● The problem
Output exactly the lines that run from the top of the entries to the line holding "parameter int OUT_BYTES", including both of those lines.

Collected data entries:
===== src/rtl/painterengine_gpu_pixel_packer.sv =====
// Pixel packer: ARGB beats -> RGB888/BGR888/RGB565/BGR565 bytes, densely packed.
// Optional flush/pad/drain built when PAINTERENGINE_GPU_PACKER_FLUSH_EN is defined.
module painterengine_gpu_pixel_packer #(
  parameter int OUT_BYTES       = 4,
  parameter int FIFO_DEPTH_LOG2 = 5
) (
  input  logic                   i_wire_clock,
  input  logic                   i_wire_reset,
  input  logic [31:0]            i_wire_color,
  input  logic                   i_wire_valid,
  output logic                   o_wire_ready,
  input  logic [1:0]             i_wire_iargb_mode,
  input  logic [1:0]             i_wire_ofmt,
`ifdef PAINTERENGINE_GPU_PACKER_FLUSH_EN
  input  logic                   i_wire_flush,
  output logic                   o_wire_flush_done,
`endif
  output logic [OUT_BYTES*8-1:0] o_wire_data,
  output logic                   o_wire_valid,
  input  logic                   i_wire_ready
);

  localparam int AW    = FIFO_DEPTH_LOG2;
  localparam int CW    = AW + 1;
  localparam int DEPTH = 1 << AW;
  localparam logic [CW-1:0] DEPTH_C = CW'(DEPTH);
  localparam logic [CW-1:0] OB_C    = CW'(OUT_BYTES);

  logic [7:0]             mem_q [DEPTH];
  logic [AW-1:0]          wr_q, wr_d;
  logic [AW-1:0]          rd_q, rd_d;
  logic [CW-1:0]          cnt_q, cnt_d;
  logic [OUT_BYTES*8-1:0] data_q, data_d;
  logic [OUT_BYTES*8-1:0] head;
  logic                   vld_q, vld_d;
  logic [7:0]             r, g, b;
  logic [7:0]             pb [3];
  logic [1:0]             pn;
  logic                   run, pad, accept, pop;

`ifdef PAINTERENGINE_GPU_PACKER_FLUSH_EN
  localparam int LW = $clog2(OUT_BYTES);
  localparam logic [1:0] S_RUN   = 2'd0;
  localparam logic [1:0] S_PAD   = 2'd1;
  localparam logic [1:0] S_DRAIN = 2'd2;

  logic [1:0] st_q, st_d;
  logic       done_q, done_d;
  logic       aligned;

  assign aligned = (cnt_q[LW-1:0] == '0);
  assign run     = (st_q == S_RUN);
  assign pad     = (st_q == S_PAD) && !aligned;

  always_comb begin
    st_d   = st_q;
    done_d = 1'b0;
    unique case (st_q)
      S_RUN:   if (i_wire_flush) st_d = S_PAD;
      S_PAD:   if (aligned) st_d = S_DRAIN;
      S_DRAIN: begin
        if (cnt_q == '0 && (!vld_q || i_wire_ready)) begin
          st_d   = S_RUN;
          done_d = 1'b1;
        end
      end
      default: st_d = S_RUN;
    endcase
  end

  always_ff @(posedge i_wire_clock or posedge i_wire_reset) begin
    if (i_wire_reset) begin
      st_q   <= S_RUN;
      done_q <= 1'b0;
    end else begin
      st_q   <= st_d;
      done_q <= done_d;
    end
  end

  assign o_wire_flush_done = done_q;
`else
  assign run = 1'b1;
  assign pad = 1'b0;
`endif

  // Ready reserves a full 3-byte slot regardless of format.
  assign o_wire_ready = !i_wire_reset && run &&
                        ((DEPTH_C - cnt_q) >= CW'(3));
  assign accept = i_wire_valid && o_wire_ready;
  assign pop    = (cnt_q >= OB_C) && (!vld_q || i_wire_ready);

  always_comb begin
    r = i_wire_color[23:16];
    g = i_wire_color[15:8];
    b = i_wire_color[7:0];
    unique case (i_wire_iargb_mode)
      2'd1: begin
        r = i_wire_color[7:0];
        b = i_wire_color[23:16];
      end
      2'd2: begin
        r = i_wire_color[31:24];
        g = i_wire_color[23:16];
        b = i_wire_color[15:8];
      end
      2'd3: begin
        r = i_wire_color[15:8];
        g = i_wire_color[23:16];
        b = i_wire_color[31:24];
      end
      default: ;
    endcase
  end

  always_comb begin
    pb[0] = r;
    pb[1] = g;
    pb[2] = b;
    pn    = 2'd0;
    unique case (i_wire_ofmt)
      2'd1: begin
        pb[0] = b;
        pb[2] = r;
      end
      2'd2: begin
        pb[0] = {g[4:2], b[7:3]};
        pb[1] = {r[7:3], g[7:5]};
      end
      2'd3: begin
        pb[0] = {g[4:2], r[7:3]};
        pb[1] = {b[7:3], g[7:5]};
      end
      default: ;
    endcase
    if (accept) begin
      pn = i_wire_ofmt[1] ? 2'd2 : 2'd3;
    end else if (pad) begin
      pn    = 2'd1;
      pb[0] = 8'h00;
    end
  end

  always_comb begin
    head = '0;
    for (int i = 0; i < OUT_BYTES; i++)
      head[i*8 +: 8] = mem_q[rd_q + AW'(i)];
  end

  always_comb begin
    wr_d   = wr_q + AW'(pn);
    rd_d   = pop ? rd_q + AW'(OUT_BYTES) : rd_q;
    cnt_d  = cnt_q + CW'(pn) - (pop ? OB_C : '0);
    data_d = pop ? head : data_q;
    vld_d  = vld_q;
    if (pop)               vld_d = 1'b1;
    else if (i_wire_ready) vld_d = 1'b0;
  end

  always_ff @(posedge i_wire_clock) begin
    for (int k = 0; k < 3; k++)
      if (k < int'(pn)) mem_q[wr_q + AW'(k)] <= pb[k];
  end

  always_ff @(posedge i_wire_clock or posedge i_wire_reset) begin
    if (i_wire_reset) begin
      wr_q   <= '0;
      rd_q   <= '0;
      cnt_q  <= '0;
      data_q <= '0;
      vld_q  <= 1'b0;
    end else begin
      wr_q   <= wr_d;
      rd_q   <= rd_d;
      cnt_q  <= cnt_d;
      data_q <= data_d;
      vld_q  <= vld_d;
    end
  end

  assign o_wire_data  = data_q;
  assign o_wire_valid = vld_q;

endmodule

● Problem solution
===== src/rtl/painterengine_gpu_pixel_packer.sv =====
// Pixel packer: ARGB beats -> RGB888/BGR888/RGB565/BGR565 bytes, densely packed.
// Optional flush/pad/drain built when PAINTERENGINE_GPU_PACKER_FLUSH_EN is defined.
module painterengine_gpu_pixel_packer #(
  parameter int OUT_BYTES       = 4,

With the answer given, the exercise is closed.